Judges are like umpires. Umpires don’t make the rules; they apply them. The role of an umpire and a judge is critical.

No one confuses an umpire who impartially applies the rules with the players who are trying to win the game. The difference is obvious.

Supreme Court Justice Anthony Kennedy’s retirement became official on July 31, 2018. That means there’s a position that needs to be filled. As in any other profession or job category, hiring someone requires a job description. Without that, it’s pretty much impossible to know who’s right for the job or, if they get hired, to evaluate their job performance.
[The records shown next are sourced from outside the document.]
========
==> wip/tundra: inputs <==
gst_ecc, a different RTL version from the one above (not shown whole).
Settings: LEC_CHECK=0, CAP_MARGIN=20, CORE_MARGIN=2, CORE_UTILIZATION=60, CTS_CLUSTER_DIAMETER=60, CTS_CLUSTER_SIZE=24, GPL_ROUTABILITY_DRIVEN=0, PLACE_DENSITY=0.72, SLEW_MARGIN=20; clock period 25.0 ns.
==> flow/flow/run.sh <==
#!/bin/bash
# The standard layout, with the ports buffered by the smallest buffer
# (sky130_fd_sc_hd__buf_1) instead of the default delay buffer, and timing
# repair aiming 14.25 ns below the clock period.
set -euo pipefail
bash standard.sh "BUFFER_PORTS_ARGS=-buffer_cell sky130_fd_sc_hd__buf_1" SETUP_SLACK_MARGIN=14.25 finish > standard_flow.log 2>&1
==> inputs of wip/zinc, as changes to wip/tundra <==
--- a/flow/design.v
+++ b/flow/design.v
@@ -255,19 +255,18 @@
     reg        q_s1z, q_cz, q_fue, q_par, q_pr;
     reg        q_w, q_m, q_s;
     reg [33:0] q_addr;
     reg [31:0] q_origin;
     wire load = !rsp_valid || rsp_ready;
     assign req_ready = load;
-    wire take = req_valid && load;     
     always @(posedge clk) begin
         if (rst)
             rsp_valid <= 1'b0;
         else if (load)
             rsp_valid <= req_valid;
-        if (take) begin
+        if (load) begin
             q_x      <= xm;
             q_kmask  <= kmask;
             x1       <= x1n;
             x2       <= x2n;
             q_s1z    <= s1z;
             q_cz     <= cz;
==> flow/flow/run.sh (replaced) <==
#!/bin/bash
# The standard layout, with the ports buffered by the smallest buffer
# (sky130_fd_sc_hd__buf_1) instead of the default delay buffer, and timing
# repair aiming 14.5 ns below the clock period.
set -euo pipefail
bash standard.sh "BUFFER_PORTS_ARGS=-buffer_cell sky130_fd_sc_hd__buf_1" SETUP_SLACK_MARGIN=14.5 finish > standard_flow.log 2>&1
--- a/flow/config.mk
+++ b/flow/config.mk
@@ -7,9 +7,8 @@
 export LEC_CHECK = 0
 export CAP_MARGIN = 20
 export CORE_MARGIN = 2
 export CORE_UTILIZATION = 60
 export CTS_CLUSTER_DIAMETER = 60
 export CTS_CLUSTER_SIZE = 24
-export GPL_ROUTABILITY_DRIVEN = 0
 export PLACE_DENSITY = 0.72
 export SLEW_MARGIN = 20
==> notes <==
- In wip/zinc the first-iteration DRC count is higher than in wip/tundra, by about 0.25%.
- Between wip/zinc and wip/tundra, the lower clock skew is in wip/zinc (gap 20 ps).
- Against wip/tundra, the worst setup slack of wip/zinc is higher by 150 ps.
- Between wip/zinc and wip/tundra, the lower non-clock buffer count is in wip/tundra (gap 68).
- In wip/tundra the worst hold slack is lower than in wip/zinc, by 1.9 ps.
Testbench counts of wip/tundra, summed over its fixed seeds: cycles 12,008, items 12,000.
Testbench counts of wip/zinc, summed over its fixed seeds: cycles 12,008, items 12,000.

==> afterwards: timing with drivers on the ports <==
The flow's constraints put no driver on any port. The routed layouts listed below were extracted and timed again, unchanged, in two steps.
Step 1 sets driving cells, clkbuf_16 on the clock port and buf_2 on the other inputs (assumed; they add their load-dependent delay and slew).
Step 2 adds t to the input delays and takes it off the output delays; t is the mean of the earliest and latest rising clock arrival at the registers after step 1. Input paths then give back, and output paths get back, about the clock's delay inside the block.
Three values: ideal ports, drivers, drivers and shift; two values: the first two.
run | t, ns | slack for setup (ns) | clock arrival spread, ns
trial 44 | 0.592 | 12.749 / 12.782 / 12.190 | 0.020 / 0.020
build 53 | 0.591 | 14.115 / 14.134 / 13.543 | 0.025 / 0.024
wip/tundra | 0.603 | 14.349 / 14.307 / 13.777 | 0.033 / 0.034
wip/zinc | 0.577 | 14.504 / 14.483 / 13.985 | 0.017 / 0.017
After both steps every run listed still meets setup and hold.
What is the job description for a federal judge or, more specifically, for a Supreme Court justice? During his September 2005 confirmation hearing before the Senate Judiciary Committee, Chief Justice John Roberts offered this description:

Judges are like umpires. Umpires don’t make the rules; they apply them. The role of an umpire and a judge is critical. They make sure everybody plays by the rules. But it is a limited role. Nobody ever went to a ball game to see the umpire.

The umpire analogy actually has a longer historical pedigree. In 1934, Sherman Minton was elected to the U.S. Senate as a Democrat from Indiana. He served one term before President Franklin Roosevelt appointed him to the U.S. Court of Appeals. Then, in September 1949, President Harry Truman nominated him to the Supreme Court.
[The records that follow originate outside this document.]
Context: an optimization exercise on an open-source flow, tuned for small area, a short achievable clock period and few clock cycles per item. The choices shown serve that exercise and are no tape-out recipe.
For this run, only the layout was checked, not whether the RTL still works.

**flow/design.v**
```verilog
module cmac_dp (
    input  wire        clk,
    input  wire        rst,             
    input  wire        in_valid,
    output wire        in_ready,
    input  wire [3:0]  in_op,
    input  wire        in_sub,
    input  wire [5:0]  in_sh,
    input  wire [15:0] in_a_re,
    input  wire [15:0] in_a_im,
    input  wire [15:0] in_b_re,
    input  wire [15:0] in_b_im,
    output reg         out_valid,
    input  wire        out_ready,
    output reg  [15:0] out_re,
    output reg  [15:0] out_im,
    output reg  [39:0] out_acc_r,
    output reg  [39:0] out_acc_i,
    output reg         out_nan_r,
    output reg         out_nan_i,
    output wire [7:0]  out_expr,
    output reg  [5:0]  out_norm,
    output reg  [7:0]  out_sat_count,
    output reg  [7:0]  out_nan_count,
    output reg         out_dp_sat,
    output reg         out_dp_nan
);
    localparam [3:0] OP_CLR   = 4'd0,
                     OP_LOAD  = 4'd1,
                     OP_ADD   = 4'd2,
                     OP_MUL   = 4'd3,
                     OP_MAC   = 4'd4,
                     OP_MSU   = 4'd5,
                     OP_MULC  = 4'd6,
                     OP_MACC  = 4'd7,
                     OP_MSUC  = 4'd8,
                     OP_RMAC  = 4'd9,
                     OP_DMAC  = 4'd10,
                     OP_STORE = 4'd11,
                     OP_NORM  = 4'd12,
                     OP_SHL   = 4'd13,
                     OP_EXP   = 4'd14,
                     OP_READ  = 4'd15;
    localparam [39:0] MAX40 = 40'h7F_FFFF_FFFF;    
    localparam [39:0] MIN40 = 40'h80_0000_0001;    
    reg        rst_q;           
    reg        rdy_q;           
    reg        v0, vP, q1v;
    assign in_ready = rdy_q;
    wire xgo    = vP & ~q1v;                
    wire p_load = ~vP | ~q1v;               
    wire s0_load = ~v0 | p_load;            
    reg [3:0]  op0;
    reg        sub0;
    reg [5:0]  sh0;
    reg [15:0] ar0, ai0, br0, bi0;
    always @(posedge clk) begin
        if (s0_load) begin
            op0 <= in_op; sub0 <= in_sub; sh0 <= in_sh;
            ar0 <= in_a_re; ai0 <= in_a_im; br0 <= in_b_re; bi0 <= in_b_im;
        end
    end
    wire d_ldadd = (op0 == OP_LOAD) || (op0 == OP_ADD);
    wire d_cplx  = (op0 >= OP_MUL) && (op0 <= OP_MSUC);
    wire d_conj  = (op0 >= OP_MULC) && (op0 <= OP_MSUC);
    wire d_rdm   = (op0 == OP_RMAC) || (op0 == OP_DMAC);
    wire d_mul   = (op0 == OP_MUL) || (op0 == OP_MULC);
    wire n_ar = (ar0 == 16'h8000);
    wire n_ai = (ai0 == 16'h8000);
    wire n_br = (br0 == 16'h8000);
    wire n_bi = (bi0 == 16'h8000);
    wire d_nan = d_ldadd ? n_ar :
                 (op0 == OP_RMAC) ? (n_ar | n_br) :
                 (n_ar | n_ai | n_br | n_bi);
    wire d_neg = (op0 == OP_MSU) || (op0 == OP_MSUC) || (d_rdm && sub0);
    wire signed [15:0] s_ar = ar0;
    wire signed [15:0] s_br = br0;
    wire signed [15:0] s_aiz = d_rdm ? 16'sd0 : ai0;
    wire signed [15:0] s_xs  = d_rdm ? ai0 : ar0;
    wire signed [15:0] s_bx  = bi0 ^ {16{d_conj}};
    wire signed [15:0] s_cr  = d_conj ? ai0 : 16'sd0;
    wire signed [15:0] s_ci  = d_conj ? ar0 : 16'sd0;
    wire signed [32:0] prod_r = s_ar * s_br - s_aiz * s_bx - s_cr;
    wire signed [32:0] prod_i = s_aiz * s_br + s_xs * s_bx + s_ci;
    wire signed [32:0] x_pre = sh0[4] ? {{1{ar0[15]}}, ar0, 16'd0} : {{17{ar0[15]}}, ar0};
    reg signed [32:0] pr, pi;
    reg [3:0]  opP;
    reg        subP;
    reg [5:0]  shP;
    reg        nanP, negP, clrbP;
    always @(posedge clk) begin
        if (p_load) begin
            pr    <= d_ldadd ? x_pre : prod_r;
            pi    <= prod_i;
            opP   <= op0;
            subP  <= sub0;
            shP   <= sh0;
            nanP  <= d_nan;
            negP  <= d_neg;
            clrbP <= d_mul || (op0 == OP_LOAD);
        end
    end
    reg signed [39:0] acc_r, acc_i;
    reg               nan_r, nan_i;
    reg        [5:0]  expr;
    reg        [5:0]  last_norm;
    reg        [7:0]  sat_count, nan_count;
    reg               dp_sat, dp_nan;
    reg        [1:0]  pend_sat, pend_nan;    
    wire x_arith_r = (opP >= OP_LOAD) && (opP <= OP_DMAC);
    wire x_arith_i = (opP >= OP_MUL) && (opP <= OP_MSUC) || (opP == OP_DMAC);
    wire x_mul     = (opP == OP_MUL) || (opP == OP_MULC);
    wire [48:0] add_r = $signed(pr) <<< shP[3:0];
    wire [48:0] add_i = $signed(pi) <<< shP[3:0];
    wire [48:0] base_r = clrbP ? 49'd0 : {{9{acc_r[39]}}, acc_r};
    wire [48:0] base_i = clrbP ? 49'd0 : {{9{acc_i[39]}}, acc_i};
    wire [49:0] sum_r2 = {base_r, 1'b1} + {add_r ^ {49{negP}}, negP};
    wire [49:0] sum_i2 = {base_i, 1'b1} + {add_i ^ {49{negP}}, negP};
    wire [48:0] sum_r = sum_r2[49:1];
    wire [48:0] sum_i = sum_i2[49:1];
    wire hi_r = ~sum_r[48] & (|sum_r[47:39]);
    wire lo_r =  sum_r[48] & (~(&sum_r[47:39]) | (sum_r[38:0] == 39'd0));
    wire hi_i = ~sum_i[48] & (|sum_i[47:39]);
    wire lo_i =  sum_i[48] & (~(&sum_i[47:39]) | (sum_i[38:0] == 39'd0));
    wire [39:0] new_r = hi_r ? MAX40 : lo_r ? MIN40 : sum_r[39:0];
    wire [39:0] new_i = hi_i ? MAX40 : lo_i ? MIN40 : sum_i[39:0];
    reg [4:0] q1_sh;
    reg [7:0] q1_satc, q1_nanc;
    reg       q1_dps, q1_dpn;
    wire [4:0] st_sh = q1v ? q1_sh : shP[4:0];
    wire signed [39:0] st_sh_r = acc_r >>> st_sh;
    wire signed [39:0] st_sh_i = acc_i >>> st_sh;
    wire st_hi_r = ~st_sh_r[39] & (|st_sh_r[38:15]);
    wire st_lo_r =  st_sh_r[39] & (~(&st_sh_r[38:15]) | (st_sh_r[14:0] == 15'd0));
    wire st_hi_i = ~st_sh_i[39] & (|st_sh_i[38:15]);
    wire st_lo_i =  st_sh_i[39] & (~(&st_sh_i[38:15]) | (st_sh_i[14:0] == 15'd0));
    wire [15:0] st_r = nan_r ? 16'h8000 : st_hi_r ? 16'h7FFF : st_lo_r ? 16'h8001 : st_sh_r[15:0];
    wire [15:0] st_i = nan_i ? 16'h8000 : st_hi_i ? 16'h7FFF : st_lo_i ? 16'h8001 : st_sh_i[15:0];
    wire st_sat_r = ~nan_r & (st_hi_r | st_lo_r);
    wire st_sat_i = ~nan_i & (st_hi_i | st_lo_i);
    wire [38:0] mag_r = acc_r[38:0] ^ {39{acc_r[39]}};
    wire [38:0] mag_i = acc_i[38:0] ^ {39{acc_i[39]}};
    reg  [5:0]  nrs_r, nrs_i;
    integer k;
    always @(*) begin
        nrs_r = 6'd39;
        nrs_i = 6'd39;
        for (k = 0; k < 39; k = k + 1) begin
            if (mag_r[k]) nrs_r = 6'd38 - k[5:0];
            if (mag_i[k]) nrs_i = 6'd38 - k[5:0];
        end
    end
    wire [5:0] norm_r  = nan_r ? 6'd0 : nrs_r;
    wire [5:0] norm_i  = nan_i ? 6'd0 : nrs_i;
    wire [5:0] norm_cx = (norm_i < norm_r) ? norm_i : norm_r;
    wire [5:0] norm_v  = subP ? norm_cx : norm_r;
    wire [8:0] sat_sum = {1'b0, sat_count} + {7'd0, pend_sat};
    wire [8:0] nan_sum = {1'b0, nan_count} + {7'd0, pend_nan};
    wire [7:0] sat_true = sat_sum[8] ? 8'd255 : sat_sum[7:0];
    wire [7:0] nan_true = nan_sum[8] ? 8'd255 : nan_sum[7:0];
    wire dps_true = dp_sat | (|pend_sat);
    wire dpn_true = dp_nan | (|pend_nan);
    reg [1:0] sat_ev, nan_ev;
    always @(*) begin
        sat_ev = 2'd0;
        nan_ev = 2'd0;
        if (opP == OP_STORE) begin
            sat_ev = {1'b0, st_sat_r} + {1'b0, st_sat_i};
            nan_ev = {1'b0, nan_r} + {1'b0, nan_i};
        end else if (!nanP) begin
            if (x_arith_r && !x_arith_i)
                sat_ev = {1'b0, hi_r | lo_r};
            else if (x_arith_i)
                sat_ev = {1'b0, hi_r | lo_r} + {1'b0, hi_i | lo_i};
        end
    end
    wire x_stat = xgo && (opP == OP_READ) && subP;
    wire x_norm = xgo && (opP == OP_NORM);
    wire x_exp  = xgo && (opP == OP_EXP);
    wire [5:0] last_norm_nx = x_norm ? norm_v : last_norm;
    wire [5:0] expr_nx = !x_exp ? expr :
                         subP ? 6'd39 :
                         (last_norm < expr) ? last_norm : expr;
    always @(posedge clk) begin
        if (rst_q) begin
            acc_r     <= 40'sd0;
            acc_i     <= 40'sd0;
            nan_r     <= 1'b0;
            nan_i     <= 1'b0;
            expr      <= 6'd39;
            last_norm <= 6'd39;
            sat_count <= 8'd0;
            nan_count <= 8'd0;
            dp_sat    <= 1'b0;
            dp_nan    <= 1'b0;
            pend_sat  <= 2'd0;
            pend_nan  <= 2'd0;
        end else begin
            last_norm <= last_norm_nx;
            expr      <= expr_nx;
            pend_sat  <= xgo ? sat_ev : 2'd0;
            pend_nan  <= xgo ? nan_ev : 2'd0;
            if (x_stat) begin
                sat_count <= 8'd0;
                nan_count <= 8'd0;
                dp_sat    <= 1'b0;
                dp_nan    <= 1'b0;
            end else begin
                sat_count <= sat_true;
                nan_count <= nan_true;
                dp_sat    <= dps_true;
                dp_nan    <= dpn_true;
            end
            if (xgo) begin
                if (opP == OP_CLR) begin
                    acc_r <= 40'sd0;
                    acc_i <= 40'sd0;
                    nan_r <= 1'b0;
                    nan_i <= 1'b0;
                end
                if (opP == OP_SHL) begin
                    acc_r <= acc_r << shP;
                    acc_i <= acc_i << shP;
                end
                if (x_arith_r) begin
                    if (nanP) nan_r <= 1'b1;
                    else begin
                        acc_r <= new_r;
                        if (x_mul) nan_r <= 1'b0;
                    end
                end
                if (x_arith_i) begin
                    if (nanP) nan_i <= 1'b1;
                    else begin
                        acc_i <= new_i;
                        if (x_mul) nan_i <= 1'b0;
                    end
                end
            end
        end
    end
    reg [5:0] out_expr6;
    assign out_expr = {2'b00, out_expr6};
    wire head_ld = (xgo & (~out_valid | out_ready)) | (q1v & out_ready);
    wire q1_push = xgo & out_valid & ~out_ready;
    always @(posedge clk) begin
        if (head_ld) begin
            out_re        <= st_r;
            out_im        <= st_i;
            out_acc_r     <= acc_r;
            out_acc_i     <= acc_i;
            out_nan_r     <= nan_r;
            out_nan_i     <= nan_i;
            out_expr6     <= expr_nx;
            out_norm      <= last_norm_nx;
            out_sat_count <= q1v ? q1_satc : sat_true;
            out_nan_count <= q1v ? q1_nanc : nan_true;
            out_dp_sat    <= q1v ? q1_dps  : dps_true;
            out_dp_nan    <= q1v ? q1_dpn  : dpn_true;
        end
        if (q1_push) begin
            q1_sh   <= shP[4:0];
            q1_satc <= sat_true;
            q1_nanc <= nan_true;
            q1_dps  <= dps_true;
            q1_dpn  <= dpn_true;
        end
    end
    wire v0_nx  = s0_load ? in_valid : v0;
    wire vP_nx  = p_load ? v0 : vP;
    wire q1v_nx = q1_push | (q1v & ~out_ready);
    wire ov_nx  = xgo | q1v | (out_valid & ~out_ready);
    always @(posedge clk) begin
        rst_q <= rst;
        if (rst) begin
            v0        <= 1'b0;
            vP        <= 1'b0;
            q1v       <= 1'b0;
            out_valid <= 1'b0;
            rdy_q     <= 1'b1;
        end else begin
            v0        <= v0_nx;
            vP        <= vP_nx;
            q1v       <= q1v_nx;
            out_valid <= ov_nx;
            rdy_q     <= ~v0_nx | ~vP_nx | ~q1v_nx;
        end
    end
endmodule
```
The Judiciary Committee wanted Minton to appear at a hearing to discuss his views on the 1937 legislation that would have expanded the number of Supreme Court justices. Minton declined to appear. In a letter dated October 1, 1949, to the Judiciary Committee chairman, he wrote: “When I was a young man playing baseball and football, I strongly supported my team. I was then a partisan. But later, when I refereed games, I had no team. I had no side. The same is true when I left the political arena and assumed the bench.”

The Left sees judges as players rather than umpires. These political judges are what Minton rejected, partisans who favor one team (a.k.a., party) over another. This is what Senator Ted Kennedy (D., Mass.) had in mind when he opposed the Roberts nomination in 2005 and said that “we need to know whose side Mr. Roberts is on.”
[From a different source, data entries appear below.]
Context: an optimization exercise on an open-source flow, tuned for small area, a short achievable clock period and few clock cycles per item. The choices shown serve that exercise and are no tape-out recipe.
The RTL was checked by simulation tests, not by an equivalence proof against the original design.

==> flow/design.v (excerpt) <==
module ldg_chain (
    input  wire         clk,
    input  wire         rst,         
    input  wire         in_valid,
    output wire         in_ready,
    input  wire [1:0]   in_op,       
    input  wire [143:0] in_data,     
    output wire         out_valid,
    input  wire         out_ready,
    output wire [255:0] out_entry    
);
Size: ~4500 cells after synthesis, ~830 flip-flops, ~45000 um^2 of cells after synthesis.
Settings: LEC_CHECK=0, CAP_MARGIN=20, CORE_MARGIN=2, CORE_UTILIZATION=45, CTS_BUF_LIST=sky130_fd_sc_hd__clkbuf_16, CTS_CLUSTER_DIAMETER=80, CTS_CLUSTER_SIZE=20, PLACE_DENSITY=0.55, SETUP_SLACK_MARGIN=5, SLEW_MARGIN=20; clock period 10.0 ns.
standard.sh (not shown) runs the stock make flow with config.mk's settings and CLKGATE_MAP_FILE= SYNTH_SCRIPT=/design/flow/synth_recipe.tcl, a recipe that flattens the netlist after the stock synthesis.
==> flow/flow/run.sh <==
#!/bin/bash
# Own layout flow: the standard flow (standard.sh: unchanged synthesis and
# steps, the design's clock and constraints), with two changes to how the
# layout is made:
#  - the port buffers that global placement inserts on every input and output
#    are the smallest plain buffer (buf_1) instead of the one buffer_ports
#    picks by itself (clkdlybuf4s50_1, 2.7 times the area);
#  - the timing repair aims for more setup slack than config.mk may ask for
#    (SETUP_SLACK_MARGIN), so that it sizes the round logic for a shorter
#    period. The clock period and the SDC are not changed.
# make's full output goes to flow_make.log in the work folder; each ORFS step
# also writes its own log under orfs/logs/.
set -euo pipefail
export BUFFER_PORTS_ARGS="-buffer_cell sky130_fd_sc_hd__buf_1"
margin=$(cat flow/margin.txt)
if grep -q '^export SETUP_SLACK_MARGIN' config.mk; then
  sed -i "s/^export SETUP_SLACK_MARGIN.*/export SETUP_SLACK_MARGIN = $margin/" config.mk
else
  echo "export SETUP_SLACK_MARGIN = $margin" >> config.mk
fi
cp config.mk config_used.mk
bash standard.sh finish > flow_make.log 2>&1
test -f out/final.def
==> flow/flow/margin.txt <==
5
Testbench counts at the start, summed over its fixed seeds: cycles 24,720, items 384.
Judge Brett Kavanaugh has embraced the parallel between a judge and an umpire. In March 2015 speech at Catholic University School of Law, for example, he outlined ten principles by which a “good judge” is like an umpire. “To be an umpire as a judge,” he said, “means to follow the law and not to make or re-make the law — and to be impartial in how we go about doing that.”

No one confuses an umpire who impartially applies the rules with the players who are trying to win the game. The difference is obvious. And it takes just a bit of common sense to see which role — umpire or player — is the best model for judges. For at least seven decades this analogy has proved useful to understanding the judicial job description. Senators should use it now as they decide who should fill this Supreme Court vacancy.